Provided data START
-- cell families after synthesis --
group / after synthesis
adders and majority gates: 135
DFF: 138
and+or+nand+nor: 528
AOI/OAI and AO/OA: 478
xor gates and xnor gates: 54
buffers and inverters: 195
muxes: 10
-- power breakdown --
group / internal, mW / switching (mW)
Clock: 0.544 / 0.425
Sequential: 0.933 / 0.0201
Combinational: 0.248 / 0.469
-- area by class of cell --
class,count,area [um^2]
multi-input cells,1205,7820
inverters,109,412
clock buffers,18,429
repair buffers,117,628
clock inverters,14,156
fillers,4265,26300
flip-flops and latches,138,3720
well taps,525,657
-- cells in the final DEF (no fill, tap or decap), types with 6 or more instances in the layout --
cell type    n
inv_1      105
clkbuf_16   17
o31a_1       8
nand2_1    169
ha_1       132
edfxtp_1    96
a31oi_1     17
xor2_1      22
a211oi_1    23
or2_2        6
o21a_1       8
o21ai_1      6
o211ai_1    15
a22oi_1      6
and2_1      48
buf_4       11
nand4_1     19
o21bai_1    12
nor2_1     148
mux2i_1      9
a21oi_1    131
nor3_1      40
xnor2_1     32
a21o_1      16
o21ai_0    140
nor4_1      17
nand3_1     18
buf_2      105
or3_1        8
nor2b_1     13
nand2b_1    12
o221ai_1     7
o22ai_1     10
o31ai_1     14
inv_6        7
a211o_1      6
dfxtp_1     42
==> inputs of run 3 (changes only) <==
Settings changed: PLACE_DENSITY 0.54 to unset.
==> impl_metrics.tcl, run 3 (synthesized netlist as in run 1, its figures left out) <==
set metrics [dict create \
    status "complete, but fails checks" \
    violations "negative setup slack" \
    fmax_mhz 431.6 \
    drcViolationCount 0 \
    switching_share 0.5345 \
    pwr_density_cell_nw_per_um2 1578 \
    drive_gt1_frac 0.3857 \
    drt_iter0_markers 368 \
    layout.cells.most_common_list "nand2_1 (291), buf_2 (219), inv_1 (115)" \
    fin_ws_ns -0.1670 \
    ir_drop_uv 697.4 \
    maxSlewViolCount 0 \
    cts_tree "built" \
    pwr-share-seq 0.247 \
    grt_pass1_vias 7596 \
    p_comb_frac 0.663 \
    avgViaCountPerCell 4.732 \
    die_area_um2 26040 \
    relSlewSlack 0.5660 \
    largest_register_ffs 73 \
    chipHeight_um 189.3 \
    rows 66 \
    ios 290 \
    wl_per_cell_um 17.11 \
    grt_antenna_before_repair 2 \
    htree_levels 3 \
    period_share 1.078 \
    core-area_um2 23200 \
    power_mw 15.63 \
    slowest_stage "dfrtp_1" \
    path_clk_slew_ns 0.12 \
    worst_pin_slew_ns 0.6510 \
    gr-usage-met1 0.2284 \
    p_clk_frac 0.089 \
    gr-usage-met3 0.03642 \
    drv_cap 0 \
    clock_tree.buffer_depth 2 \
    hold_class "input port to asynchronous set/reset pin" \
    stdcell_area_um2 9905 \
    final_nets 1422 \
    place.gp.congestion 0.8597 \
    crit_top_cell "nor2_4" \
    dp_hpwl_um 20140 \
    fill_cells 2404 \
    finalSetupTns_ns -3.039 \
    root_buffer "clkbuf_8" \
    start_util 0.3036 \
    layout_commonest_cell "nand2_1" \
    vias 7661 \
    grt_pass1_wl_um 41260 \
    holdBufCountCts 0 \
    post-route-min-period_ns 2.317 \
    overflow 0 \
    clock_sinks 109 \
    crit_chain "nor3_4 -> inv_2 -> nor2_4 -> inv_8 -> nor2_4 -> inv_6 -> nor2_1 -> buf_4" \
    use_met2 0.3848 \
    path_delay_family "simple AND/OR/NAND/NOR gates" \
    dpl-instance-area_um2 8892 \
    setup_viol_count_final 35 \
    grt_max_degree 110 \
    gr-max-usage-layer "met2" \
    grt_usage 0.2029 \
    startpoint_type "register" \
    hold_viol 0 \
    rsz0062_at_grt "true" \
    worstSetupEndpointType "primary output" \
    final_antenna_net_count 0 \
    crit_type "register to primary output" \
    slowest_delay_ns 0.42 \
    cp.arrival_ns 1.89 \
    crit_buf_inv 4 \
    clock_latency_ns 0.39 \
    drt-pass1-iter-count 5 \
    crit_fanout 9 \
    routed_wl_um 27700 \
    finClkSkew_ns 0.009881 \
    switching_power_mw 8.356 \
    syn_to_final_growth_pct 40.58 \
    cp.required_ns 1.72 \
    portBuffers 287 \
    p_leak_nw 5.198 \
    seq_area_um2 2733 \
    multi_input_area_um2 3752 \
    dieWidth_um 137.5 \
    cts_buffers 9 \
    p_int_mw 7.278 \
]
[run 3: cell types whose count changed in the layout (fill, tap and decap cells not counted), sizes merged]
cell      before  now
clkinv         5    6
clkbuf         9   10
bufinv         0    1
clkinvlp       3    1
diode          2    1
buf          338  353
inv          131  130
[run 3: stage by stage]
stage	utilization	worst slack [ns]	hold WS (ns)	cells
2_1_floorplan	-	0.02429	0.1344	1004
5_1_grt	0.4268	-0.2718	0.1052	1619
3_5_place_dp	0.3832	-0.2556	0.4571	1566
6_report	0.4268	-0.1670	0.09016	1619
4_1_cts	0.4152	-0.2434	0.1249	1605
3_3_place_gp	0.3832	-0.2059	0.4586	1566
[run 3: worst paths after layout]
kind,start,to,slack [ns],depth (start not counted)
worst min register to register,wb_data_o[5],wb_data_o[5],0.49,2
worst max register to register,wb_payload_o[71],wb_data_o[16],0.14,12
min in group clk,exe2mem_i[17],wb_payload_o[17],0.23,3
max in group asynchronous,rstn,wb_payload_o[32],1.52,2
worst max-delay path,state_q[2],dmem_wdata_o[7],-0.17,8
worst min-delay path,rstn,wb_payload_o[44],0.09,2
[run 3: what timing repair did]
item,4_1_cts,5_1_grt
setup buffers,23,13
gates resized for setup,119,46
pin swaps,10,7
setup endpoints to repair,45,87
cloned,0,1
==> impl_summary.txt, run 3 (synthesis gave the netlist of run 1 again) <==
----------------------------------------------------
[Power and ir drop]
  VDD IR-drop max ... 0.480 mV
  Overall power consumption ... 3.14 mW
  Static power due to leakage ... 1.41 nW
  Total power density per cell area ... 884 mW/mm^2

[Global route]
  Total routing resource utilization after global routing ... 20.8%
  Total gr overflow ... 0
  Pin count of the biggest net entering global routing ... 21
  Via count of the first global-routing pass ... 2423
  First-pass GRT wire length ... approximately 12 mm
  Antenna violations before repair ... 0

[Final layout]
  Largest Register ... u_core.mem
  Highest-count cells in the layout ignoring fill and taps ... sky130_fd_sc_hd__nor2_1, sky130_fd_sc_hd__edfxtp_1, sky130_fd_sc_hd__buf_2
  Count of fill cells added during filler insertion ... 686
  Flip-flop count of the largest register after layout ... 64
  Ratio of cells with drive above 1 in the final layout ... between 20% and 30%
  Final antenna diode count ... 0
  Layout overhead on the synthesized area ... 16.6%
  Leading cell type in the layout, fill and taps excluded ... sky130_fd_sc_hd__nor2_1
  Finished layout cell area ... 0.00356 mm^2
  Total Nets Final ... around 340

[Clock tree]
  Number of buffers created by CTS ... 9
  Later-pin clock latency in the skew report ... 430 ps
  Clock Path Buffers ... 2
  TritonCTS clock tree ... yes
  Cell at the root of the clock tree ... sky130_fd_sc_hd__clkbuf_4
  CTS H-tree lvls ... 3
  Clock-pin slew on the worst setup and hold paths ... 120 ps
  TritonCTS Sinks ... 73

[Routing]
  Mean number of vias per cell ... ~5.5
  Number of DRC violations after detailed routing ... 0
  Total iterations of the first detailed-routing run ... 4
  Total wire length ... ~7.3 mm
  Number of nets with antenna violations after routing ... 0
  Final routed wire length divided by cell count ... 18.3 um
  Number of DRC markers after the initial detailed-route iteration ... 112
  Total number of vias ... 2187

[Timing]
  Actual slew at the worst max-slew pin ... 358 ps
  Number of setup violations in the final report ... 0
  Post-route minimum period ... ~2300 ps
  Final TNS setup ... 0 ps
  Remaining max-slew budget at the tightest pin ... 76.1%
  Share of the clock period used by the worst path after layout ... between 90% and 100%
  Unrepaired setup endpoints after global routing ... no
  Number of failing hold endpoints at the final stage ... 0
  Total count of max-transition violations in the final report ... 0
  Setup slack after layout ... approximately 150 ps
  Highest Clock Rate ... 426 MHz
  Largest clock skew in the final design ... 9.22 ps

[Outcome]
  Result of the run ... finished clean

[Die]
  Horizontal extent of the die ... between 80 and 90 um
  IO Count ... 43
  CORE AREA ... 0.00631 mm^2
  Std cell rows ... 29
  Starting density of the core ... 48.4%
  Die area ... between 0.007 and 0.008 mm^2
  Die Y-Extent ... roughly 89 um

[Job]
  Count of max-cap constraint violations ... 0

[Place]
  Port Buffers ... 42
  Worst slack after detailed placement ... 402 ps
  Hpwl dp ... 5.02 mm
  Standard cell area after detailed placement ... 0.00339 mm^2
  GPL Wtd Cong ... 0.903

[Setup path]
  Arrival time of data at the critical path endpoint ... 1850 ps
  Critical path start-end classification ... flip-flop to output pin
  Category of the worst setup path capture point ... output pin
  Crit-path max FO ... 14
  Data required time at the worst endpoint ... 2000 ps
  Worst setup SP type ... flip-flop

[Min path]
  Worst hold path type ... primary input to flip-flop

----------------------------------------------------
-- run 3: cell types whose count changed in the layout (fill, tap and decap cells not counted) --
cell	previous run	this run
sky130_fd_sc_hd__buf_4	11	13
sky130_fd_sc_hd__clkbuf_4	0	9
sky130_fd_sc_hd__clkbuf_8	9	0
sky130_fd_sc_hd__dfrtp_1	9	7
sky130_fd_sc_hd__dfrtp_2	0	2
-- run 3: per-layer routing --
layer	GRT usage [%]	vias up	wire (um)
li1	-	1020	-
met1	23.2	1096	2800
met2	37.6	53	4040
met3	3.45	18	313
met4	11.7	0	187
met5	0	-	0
## config.mk

```make
export PLATFORM = sky130hd
export DESIGN_NAME = spi_ram_arbiter
export DESIGN_NICKNAME = d
export VERILOG_FILES = /design/src/rtl/spi_ram_arbiter.sv
export SDC_FILE = /design/constraint.sdc
export NUM_CORES = 1
export LEC_CHECK = 0
export BUFFER_PORTS_ARGS = -buffer_cell sky130_fd_sc_hd__buf_2
export CELL_PAD_IN_SITES_DETAIL_PLACEMENT = 0
export CELL_PAD_IN_SITES_GLOBAL_PLACEMENT = 1
export CORE_ASPECT_RATIO = 1.1
export CORE_MARGIN = 1.5
export CORE_UTILIZATION = 30
export CTS_BUF_LIST = sky130_fd_sc_hd__clkbuf_2
export DETAILED_ROUTE_END_ITERATION = 6
export PLACE_DENSITY_LB_ADDON = 0.15
export SLEW_MARGIN = 20
export SYNTH_ARGS = -nofsm -noshare
export SYNTH_HDL_FRONTEND = slang
export SYNTH_SLANG_ARGS = --single-unit
```

## constraint.sdc

```tcl
create_clock -name clk -period 1.8 [get_ports clk]
set_clock_uncertainty 0.15 [all_clocks]
set_input_delay 0 -clock clk [delete_from_list [all_inputs] [get_ports clk]]
set_output_delay 0 -clock clk [all_outputs]
set_load 0.02 [all_outputs]
```
### src/rtl/pwm_decoder_if.sv
// PWM decoder bus: the sampled PWM line plus everything recovered from it.
//   pwm_in     : asynchronous PWM line (driven by the source)
//   duty       : high-time of the last measurement, saturated at 2^N-1
//   period     : rise-to-rise clocks of the last complete cycle, 0 after a stuck report
//   valid      : one-cycle report strobe
//   stuck_low  : last report was a constant-low timeout
//   stuck_high : last report was a constant-high timeout
//   locked     : a qualified rising edge has been seen and a measurement is running
// master = PWM source / result consumer, slave = the decoder.
interface pwm_decoder_if #(
  parameter int unsigned N = 8
);
  logic         pwm_in;
  logic [N-1:0] duty;
  logic [N:0]   period;
  logic         valid;
  logic         stuck_low;
  logic         stuck_high;
  logic         locked;

  modport master (
    output pwm_in,
    input  duty, period, valid, stuck_low, stuck_high, locked
  );

  modport slave (
    input  pwm_in,
    output duty, period, valid, stuck_low, stuck_high, locked
  );
endinterface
Provided data END
Please, from the entries above, set down exactly the lines from the one containing "CORE AREA ... 0.00631 mm^2" through the one containing "[Setup path]", and only those.

  CORE AREA ... 0.00631 mm^2
  Std cell rows ... 29
  Starting density of the core ... 48.4%
  Die area ... between 0.007 and 0.008 mm^2
  Die Y-Extent ... roughly 89 um

[Job]
  Count of max-cap constraint violations ... 0

[Place]
  Port Buffers ... 42
  Worst slack after detailed placement ... 402 ps
  Hpwl dp ... 5.02 mm
  Standard cell area after detailed placement ... 0.00339 mm^2
  GPL Wtd Cong ... 0.903

[Setup path]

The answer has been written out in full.